- [WHAT TO WORK ON]: Reproduce, exactly and in full, only the lines below from the one containing "export IMPL_compound_gate_portion_of_the_synthesized_area=0.0361" through the one containing "export IMPL_fp_coreArea_um2=84600".

/---

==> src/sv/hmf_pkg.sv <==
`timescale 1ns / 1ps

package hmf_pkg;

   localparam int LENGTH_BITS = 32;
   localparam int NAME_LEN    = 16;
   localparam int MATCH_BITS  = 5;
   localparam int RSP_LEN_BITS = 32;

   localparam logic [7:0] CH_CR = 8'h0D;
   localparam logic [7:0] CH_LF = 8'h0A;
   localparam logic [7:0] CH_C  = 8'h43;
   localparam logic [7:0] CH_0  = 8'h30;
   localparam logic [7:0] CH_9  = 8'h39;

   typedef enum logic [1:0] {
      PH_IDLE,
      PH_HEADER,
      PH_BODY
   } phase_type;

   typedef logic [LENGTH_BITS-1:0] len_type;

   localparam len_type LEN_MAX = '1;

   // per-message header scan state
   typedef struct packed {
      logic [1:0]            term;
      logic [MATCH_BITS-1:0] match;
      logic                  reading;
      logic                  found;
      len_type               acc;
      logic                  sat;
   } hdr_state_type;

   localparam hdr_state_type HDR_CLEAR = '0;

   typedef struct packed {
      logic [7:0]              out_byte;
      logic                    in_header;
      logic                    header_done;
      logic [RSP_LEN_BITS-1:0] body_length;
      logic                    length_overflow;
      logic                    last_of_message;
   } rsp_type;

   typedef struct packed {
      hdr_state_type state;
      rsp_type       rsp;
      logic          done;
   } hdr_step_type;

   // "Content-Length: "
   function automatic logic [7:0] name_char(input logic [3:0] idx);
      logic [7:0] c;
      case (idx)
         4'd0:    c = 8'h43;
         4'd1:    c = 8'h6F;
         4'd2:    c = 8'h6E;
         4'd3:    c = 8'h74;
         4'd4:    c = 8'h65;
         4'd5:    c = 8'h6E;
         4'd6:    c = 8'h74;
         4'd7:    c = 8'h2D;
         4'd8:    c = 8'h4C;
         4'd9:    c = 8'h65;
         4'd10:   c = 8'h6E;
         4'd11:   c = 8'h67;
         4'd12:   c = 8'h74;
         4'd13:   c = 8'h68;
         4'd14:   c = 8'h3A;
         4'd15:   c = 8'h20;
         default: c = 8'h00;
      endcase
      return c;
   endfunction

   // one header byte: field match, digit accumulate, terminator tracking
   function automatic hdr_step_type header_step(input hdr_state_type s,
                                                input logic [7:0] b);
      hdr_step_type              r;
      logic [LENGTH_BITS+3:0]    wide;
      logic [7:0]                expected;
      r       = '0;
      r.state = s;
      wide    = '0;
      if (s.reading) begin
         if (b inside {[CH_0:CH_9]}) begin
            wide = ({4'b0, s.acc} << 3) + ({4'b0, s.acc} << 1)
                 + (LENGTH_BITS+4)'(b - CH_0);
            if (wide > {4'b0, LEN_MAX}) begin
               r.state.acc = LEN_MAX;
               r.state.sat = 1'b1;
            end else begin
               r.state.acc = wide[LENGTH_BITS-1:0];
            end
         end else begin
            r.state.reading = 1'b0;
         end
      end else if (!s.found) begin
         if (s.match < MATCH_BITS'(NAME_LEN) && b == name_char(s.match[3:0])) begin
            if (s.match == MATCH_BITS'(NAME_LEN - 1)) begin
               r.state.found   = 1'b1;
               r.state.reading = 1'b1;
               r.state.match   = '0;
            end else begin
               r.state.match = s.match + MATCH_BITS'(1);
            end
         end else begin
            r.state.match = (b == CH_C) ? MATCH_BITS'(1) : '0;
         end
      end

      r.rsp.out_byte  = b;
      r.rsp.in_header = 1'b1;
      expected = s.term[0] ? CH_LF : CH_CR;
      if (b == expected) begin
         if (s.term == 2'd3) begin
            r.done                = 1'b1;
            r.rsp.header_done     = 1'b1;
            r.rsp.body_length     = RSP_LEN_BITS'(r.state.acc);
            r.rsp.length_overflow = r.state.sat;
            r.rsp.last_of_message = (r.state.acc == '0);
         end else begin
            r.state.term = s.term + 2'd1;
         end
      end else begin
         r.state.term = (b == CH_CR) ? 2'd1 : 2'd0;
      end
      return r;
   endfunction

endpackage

\---
/---

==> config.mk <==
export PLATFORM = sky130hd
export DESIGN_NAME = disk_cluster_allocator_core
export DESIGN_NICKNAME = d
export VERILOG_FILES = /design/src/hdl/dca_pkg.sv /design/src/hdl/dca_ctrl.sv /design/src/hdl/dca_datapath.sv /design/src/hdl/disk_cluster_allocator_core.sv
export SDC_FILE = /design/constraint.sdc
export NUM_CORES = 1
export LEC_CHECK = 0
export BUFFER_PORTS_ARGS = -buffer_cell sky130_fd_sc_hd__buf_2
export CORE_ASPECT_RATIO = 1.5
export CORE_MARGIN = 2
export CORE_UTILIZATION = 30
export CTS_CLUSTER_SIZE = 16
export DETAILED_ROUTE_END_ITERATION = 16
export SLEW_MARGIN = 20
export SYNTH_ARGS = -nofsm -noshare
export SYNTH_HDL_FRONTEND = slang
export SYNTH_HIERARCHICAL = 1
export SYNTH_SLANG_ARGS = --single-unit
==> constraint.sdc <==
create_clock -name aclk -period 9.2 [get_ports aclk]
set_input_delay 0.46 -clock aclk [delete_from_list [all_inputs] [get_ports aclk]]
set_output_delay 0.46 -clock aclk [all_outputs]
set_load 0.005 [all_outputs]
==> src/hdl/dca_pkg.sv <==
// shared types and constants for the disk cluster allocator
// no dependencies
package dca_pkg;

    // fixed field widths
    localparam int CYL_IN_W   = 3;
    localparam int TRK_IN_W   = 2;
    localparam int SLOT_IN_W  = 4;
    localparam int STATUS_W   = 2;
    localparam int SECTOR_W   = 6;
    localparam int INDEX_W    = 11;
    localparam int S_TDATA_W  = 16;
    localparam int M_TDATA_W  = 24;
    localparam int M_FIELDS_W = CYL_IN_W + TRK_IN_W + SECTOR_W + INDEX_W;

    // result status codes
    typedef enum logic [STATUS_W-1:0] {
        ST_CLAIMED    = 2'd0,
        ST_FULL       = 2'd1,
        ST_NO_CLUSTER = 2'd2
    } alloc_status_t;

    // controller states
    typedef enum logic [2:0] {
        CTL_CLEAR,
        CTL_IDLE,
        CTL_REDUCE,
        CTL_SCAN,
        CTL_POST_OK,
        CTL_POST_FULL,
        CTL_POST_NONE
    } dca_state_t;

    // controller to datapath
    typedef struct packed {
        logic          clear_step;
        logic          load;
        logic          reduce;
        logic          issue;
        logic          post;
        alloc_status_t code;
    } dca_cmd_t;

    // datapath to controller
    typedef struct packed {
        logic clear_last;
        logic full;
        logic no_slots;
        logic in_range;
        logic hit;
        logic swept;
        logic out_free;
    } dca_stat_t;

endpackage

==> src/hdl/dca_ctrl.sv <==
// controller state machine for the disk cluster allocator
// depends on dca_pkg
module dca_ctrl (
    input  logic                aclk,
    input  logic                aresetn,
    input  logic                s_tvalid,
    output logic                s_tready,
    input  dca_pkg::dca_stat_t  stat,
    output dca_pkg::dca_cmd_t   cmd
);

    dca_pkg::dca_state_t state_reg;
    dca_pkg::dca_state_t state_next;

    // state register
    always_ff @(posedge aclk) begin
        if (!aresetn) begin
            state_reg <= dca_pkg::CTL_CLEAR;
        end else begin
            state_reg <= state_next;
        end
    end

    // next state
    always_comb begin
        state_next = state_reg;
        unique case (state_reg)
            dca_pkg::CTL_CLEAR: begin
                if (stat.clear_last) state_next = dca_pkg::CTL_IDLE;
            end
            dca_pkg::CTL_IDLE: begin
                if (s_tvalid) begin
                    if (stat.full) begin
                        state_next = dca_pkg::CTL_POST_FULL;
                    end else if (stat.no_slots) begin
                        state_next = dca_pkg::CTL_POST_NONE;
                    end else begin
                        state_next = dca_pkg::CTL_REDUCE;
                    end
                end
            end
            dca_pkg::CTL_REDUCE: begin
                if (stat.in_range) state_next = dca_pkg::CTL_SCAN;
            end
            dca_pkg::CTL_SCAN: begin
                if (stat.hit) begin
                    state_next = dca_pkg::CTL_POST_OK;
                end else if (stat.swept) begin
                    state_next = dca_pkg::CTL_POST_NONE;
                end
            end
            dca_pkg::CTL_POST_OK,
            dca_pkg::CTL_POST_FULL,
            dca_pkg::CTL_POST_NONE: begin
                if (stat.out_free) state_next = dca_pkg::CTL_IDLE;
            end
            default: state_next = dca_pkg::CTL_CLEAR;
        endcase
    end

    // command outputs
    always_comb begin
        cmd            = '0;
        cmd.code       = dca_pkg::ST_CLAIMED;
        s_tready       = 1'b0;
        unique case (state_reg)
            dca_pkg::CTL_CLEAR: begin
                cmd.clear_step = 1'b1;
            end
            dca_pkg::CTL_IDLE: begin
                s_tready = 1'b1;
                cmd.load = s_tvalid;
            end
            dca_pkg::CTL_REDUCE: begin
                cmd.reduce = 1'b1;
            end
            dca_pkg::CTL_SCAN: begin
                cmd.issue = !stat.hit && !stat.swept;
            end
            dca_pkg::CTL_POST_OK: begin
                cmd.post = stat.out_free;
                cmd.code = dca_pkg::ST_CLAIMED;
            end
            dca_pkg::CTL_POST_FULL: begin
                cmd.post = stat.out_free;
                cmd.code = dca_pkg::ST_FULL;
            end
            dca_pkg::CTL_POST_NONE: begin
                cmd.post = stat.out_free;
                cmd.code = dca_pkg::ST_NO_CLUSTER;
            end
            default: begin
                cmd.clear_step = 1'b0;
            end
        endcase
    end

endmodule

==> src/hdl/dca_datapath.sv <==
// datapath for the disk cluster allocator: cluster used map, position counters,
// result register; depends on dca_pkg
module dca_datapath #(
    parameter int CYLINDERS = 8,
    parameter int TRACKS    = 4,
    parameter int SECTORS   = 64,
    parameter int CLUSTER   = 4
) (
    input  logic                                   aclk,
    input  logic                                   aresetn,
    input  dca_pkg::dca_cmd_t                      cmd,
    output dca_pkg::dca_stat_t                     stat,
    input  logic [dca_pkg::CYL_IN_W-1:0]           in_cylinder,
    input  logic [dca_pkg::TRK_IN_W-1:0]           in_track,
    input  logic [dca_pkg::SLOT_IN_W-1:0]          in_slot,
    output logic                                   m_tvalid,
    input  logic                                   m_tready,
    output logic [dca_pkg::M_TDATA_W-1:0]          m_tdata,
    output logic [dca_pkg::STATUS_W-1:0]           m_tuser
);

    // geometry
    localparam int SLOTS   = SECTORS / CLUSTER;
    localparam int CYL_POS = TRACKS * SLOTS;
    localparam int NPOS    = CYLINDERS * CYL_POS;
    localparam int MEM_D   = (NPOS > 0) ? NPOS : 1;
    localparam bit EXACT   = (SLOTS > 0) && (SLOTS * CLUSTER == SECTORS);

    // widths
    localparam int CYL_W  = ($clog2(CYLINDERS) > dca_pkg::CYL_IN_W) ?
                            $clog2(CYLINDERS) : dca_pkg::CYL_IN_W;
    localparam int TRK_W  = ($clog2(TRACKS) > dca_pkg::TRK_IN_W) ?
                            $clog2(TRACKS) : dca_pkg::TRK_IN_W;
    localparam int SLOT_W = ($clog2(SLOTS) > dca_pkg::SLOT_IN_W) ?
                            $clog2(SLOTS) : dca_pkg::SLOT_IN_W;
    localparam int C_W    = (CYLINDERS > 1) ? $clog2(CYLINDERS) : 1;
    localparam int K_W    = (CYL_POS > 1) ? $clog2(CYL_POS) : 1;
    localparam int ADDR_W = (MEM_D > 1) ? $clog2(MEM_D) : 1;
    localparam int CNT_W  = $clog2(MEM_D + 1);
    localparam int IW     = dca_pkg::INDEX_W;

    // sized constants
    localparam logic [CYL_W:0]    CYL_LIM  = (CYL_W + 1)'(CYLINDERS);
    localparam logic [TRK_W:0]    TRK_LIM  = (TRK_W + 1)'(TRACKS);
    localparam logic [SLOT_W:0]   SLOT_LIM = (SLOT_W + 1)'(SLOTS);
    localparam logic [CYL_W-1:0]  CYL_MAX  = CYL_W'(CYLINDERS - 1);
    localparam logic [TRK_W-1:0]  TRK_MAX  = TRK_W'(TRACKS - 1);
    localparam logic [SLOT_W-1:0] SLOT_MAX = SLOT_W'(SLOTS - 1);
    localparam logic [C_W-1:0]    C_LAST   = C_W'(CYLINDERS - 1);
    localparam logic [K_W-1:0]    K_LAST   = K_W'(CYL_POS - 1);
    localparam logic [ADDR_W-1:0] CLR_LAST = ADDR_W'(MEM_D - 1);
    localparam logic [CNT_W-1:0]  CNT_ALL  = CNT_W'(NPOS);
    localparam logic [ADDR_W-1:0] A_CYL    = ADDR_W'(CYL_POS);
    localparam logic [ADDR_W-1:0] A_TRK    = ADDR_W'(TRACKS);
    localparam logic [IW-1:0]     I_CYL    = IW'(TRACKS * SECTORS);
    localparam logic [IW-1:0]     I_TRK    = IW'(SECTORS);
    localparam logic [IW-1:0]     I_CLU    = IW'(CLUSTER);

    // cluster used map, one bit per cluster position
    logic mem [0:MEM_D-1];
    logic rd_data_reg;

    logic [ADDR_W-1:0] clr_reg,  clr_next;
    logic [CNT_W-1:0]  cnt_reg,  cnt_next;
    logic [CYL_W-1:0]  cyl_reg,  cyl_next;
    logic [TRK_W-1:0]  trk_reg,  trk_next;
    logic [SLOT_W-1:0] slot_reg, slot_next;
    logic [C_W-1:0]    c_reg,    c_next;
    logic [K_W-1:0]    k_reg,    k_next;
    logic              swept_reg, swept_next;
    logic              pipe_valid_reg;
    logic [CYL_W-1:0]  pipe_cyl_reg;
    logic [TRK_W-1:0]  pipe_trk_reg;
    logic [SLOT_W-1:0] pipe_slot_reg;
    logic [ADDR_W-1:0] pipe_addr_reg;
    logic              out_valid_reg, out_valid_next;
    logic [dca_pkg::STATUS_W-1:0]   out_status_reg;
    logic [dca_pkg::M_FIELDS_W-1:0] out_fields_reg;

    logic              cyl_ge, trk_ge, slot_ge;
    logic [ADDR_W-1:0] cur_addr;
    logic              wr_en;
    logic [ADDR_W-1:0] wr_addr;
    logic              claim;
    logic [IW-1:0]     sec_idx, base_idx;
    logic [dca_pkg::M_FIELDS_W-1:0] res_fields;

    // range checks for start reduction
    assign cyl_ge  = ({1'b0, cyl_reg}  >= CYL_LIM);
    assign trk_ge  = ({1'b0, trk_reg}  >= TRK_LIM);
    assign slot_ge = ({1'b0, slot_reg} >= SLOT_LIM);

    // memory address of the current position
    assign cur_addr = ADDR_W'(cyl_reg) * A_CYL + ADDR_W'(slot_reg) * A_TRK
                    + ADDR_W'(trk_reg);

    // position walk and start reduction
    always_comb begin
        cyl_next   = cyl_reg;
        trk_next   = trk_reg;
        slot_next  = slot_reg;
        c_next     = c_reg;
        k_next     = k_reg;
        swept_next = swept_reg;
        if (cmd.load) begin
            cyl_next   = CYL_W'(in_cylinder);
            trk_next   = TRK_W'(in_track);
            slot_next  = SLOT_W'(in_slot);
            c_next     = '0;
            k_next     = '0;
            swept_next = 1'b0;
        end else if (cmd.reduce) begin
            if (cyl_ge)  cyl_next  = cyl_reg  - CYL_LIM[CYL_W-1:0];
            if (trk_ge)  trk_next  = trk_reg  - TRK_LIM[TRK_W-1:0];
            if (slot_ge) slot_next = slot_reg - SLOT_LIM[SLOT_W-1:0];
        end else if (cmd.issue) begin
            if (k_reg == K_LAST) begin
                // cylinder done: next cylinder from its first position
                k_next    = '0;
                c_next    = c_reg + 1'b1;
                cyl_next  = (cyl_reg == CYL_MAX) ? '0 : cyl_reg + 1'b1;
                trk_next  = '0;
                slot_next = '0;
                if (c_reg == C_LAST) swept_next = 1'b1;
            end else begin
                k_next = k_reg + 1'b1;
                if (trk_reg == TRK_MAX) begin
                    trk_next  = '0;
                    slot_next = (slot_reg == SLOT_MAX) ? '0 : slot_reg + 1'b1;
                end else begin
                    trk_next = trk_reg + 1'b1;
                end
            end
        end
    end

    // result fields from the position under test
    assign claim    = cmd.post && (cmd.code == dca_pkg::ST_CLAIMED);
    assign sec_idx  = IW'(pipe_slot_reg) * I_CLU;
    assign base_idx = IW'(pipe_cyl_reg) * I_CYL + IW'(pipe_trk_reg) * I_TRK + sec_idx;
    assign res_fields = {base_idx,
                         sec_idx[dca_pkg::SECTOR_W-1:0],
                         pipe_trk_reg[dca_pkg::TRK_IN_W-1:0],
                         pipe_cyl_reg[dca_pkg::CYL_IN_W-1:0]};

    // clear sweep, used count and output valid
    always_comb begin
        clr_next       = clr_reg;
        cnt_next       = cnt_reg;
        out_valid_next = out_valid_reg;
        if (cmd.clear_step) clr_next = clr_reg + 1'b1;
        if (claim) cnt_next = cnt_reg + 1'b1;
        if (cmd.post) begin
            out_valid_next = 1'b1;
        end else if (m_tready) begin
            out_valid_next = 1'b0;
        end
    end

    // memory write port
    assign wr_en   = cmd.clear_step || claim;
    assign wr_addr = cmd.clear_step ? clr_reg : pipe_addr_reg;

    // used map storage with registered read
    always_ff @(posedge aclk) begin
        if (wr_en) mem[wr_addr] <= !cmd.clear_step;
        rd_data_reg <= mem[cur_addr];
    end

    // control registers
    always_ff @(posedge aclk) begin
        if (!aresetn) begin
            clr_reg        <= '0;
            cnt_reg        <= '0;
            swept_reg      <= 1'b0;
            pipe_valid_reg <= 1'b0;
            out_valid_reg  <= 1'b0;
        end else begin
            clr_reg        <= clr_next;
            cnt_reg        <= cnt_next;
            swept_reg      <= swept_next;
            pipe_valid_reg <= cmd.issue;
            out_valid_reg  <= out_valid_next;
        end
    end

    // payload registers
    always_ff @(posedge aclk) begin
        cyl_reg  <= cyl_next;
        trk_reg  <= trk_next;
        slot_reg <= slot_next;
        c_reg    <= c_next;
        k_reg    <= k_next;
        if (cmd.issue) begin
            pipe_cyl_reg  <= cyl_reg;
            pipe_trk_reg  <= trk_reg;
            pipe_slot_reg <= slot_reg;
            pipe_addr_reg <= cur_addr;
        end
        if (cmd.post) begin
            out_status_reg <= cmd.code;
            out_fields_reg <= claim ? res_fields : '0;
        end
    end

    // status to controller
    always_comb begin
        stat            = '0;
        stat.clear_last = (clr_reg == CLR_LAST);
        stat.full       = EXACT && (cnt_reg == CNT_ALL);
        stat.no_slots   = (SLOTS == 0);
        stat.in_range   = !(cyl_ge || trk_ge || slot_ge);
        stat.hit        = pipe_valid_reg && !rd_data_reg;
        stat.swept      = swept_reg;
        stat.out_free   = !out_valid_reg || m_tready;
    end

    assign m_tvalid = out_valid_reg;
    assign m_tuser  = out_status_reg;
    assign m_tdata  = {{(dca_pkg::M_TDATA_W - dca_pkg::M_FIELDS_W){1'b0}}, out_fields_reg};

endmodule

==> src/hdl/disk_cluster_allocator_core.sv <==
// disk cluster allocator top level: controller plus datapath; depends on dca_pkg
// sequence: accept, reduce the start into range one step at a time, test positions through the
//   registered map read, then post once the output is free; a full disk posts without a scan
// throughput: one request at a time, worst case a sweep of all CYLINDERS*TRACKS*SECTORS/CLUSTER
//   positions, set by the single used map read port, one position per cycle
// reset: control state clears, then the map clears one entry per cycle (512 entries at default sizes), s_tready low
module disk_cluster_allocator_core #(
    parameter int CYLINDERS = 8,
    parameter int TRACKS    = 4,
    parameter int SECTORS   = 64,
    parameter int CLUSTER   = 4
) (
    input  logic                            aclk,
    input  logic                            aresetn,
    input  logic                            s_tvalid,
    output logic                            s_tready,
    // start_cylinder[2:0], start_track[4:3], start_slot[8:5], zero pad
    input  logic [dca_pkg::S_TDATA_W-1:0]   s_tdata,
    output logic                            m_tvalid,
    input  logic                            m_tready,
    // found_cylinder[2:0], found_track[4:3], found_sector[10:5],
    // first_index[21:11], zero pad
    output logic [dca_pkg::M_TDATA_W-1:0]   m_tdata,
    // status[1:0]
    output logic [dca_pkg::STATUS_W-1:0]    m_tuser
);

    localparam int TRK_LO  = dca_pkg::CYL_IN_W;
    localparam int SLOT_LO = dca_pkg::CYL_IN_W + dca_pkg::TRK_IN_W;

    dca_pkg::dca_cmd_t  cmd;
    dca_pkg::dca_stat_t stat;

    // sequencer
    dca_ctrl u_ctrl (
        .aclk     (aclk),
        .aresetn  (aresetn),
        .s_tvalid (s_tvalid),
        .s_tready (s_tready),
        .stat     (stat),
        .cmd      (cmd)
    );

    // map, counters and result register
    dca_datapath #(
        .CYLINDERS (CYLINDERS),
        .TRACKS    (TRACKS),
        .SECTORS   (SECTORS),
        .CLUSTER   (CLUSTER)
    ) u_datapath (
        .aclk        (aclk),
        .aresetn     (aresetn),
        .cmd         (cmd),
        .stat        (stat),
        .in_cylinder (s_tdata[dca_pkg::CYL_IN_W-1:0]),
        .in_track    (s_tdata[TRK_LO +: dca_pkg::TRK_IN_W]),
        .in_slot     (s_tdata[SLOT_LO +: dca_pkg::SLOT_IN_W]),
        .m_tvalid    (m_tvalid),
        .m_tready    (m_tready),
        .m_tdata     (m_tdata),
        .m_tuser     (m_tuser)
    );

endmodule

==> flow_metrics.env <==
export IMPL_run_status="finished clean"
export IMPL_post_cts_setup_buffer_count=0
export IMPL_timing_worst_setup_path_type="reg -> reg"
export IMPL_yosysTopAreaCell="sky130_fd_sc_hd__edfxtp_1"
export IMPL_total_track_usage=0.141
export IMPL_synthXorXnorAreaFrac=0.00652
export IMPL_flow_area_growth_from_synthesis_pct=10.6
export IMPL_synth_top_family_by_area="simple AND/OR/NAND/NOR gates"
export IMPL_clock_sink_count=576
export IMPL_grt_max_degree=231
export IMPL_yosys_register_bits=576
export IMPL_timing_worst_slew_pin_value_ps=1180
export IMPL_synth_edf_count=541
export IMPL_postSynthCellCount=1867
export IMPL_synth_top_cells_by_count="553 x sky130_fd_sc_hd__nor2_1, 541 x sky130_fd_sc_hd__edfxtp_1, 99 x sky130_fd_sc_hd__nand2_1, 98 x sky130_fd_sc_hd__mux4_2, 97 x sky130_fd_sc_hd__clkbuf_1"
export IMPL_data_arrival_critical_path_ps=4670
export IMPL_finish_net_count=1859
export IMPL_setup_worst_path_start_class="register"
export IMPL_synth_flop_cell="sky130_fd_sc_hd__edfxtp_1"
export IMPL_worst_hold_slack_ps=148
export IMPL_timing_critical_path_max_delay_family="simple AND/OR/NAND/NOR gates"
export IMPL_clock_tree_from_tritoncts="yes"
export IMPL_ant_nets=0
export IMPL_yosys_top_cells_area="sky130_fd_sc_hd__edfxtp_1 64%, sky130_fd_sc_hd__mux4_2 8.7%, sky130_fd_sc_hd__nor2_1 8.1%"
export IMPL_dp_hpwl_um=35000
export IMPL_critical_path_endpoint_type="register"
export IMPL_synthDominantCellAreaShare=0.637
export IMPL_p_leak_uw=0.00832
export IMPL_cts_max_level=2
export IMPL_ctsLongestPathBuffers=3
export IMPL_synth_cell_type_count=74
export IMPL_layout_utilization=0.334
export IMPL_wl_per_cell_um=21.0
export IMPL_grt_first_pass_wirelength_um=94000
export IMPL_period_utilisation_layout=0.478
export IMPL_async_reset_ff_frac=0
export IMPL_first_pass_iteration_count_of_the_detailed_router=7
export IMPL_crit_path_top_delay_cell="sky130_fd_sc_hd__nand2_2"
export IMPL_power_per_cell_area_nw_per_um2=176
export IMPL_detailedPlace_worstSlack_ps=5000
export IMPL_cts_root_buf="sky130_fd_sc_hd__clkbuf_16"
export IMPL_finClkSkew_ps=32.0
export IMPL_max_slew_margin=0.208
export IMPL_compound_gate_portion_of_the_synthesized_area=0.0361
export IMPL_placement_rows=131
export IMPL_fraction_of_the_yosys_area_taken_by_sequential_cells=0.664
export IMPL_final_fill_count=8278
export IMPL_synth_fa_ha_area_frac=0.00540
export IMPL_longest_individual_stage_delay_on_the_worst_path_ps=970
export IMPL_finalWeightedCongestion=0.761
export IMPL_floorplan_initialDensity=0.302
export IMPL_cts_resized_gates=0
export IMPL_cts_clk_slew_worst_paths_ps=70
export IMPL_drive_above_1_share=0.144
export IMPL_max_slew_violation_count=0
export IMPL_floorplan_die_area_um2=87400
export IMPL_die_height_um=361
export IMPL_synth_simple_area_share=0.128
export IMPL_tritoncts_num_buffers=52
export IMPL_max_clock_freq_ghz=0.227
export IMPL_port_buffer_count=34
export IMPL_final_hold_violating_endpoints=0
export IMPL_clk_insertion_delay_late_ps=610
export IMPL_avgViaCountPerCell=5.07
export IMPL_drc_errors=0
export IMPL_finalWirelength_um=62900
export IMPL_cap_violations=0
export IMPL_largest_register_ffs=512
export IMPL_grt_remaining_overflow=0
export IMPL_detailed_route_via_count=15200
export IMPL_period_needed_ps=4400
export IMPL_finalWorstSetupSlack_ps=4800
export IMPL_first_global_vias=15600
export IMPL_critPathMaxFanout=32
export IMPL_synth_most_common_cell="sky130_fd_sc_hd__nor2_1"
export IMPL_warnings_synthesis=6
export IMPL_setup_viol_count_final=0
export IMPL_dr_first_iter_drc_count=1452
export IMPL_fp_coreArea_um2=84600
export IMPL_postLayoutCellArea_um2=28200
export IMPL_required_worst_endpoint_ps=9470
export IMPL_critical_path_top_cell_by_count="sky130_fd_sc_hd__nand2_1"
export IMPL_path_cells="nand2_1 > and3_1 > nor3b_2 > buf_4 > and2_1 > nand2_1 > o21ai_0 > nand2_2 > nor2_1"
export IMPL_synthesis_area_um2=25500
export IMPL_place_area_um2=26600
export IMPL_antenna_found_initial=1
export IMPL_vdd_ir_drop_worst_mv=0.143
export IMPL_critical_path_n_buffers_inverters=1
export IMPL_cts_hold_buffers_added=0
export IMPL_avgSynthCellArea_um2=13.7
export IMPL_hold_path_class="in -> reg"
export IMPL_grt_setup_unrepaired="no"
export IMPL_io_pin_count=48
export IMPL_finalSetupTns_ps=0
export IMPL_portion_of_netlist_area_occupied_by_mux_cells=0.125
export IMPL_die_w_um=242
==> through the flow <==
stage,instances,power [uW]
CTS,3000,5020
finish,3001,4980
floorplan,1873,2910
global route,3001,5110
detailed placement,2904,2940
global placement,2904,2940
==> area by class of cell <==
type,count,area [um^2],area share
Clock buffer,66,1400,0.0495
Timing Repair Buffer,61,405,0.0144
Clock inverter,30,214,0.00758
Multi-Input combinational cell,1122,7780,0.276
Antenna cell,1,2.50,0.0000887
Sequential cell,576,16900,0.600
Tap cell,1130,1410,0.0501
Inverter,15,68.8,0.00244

\---

- [ANSWER SPACE]:
export IMPL_compound_gate_portion_of_the_synthesized_area=0.0361
export IMPL_placement_rows=131
export IMPL_fraction_of_the_yosys_area_taken_by_sequential_cells=0.664
export IMPL_final_fill_count=8278
export IMPL_synth_fa_ha_area_frac=0.00540
export IMPL_longest_individual_stage_delay_on_the_worst_path_ps=970
export IMPL_finalWeightedCongestion=0.761
export IMPL_floorplan_initialDensity=0.302
export IMPL_cts_resized_gates=0
export IMPL_cts_clk_slew_worst_paths_ps=70
export IMPL_drive_above_1_share=0.144
export IMPL_max_slew_violation_count=0
export IMPL_floorplan_die_area_um2=87400
export IMPL_die_height_um=361
export IMPL_synth_simple_area_share=0.128
export IMPL_tritoncts_num_buffers=52
export IMPL_max_clock_freq_ghz=0.227
export IMPL_port_buffer_count=34
export IMPL_final_hold_violating_endpoints=0
export IMPL_clk_insertion_delay_late_ps=610
export IMPL_avgViaCountPerCell=5.07
export IMPL_drc_errors=0
export IMPL_finalWirelength_um=62900
export IMPL_cap_violations=0
export IMPL_largest_register_ffs=512
export IMPL_grt_remaining_overflow=0
export IMPL_detailed_route_via_count=15200
export IMPL_period_needed_ps=4400
export IMPL_finalWorstSetupSlack_ps=4800
export IMPL_first_global_vias=15600
export IMPL_critPathMaxFanout=32
export IMPL_synth_most_common_cell="sky130_fd_sc_hd__nor2_1"
export IMPL_warnings_synthesis=6
export IMPL_setup_viol_count_final=0
export IMPL_dr_first_iter_drc_count=1452
export IMPL_fp_coreArea_um2=84600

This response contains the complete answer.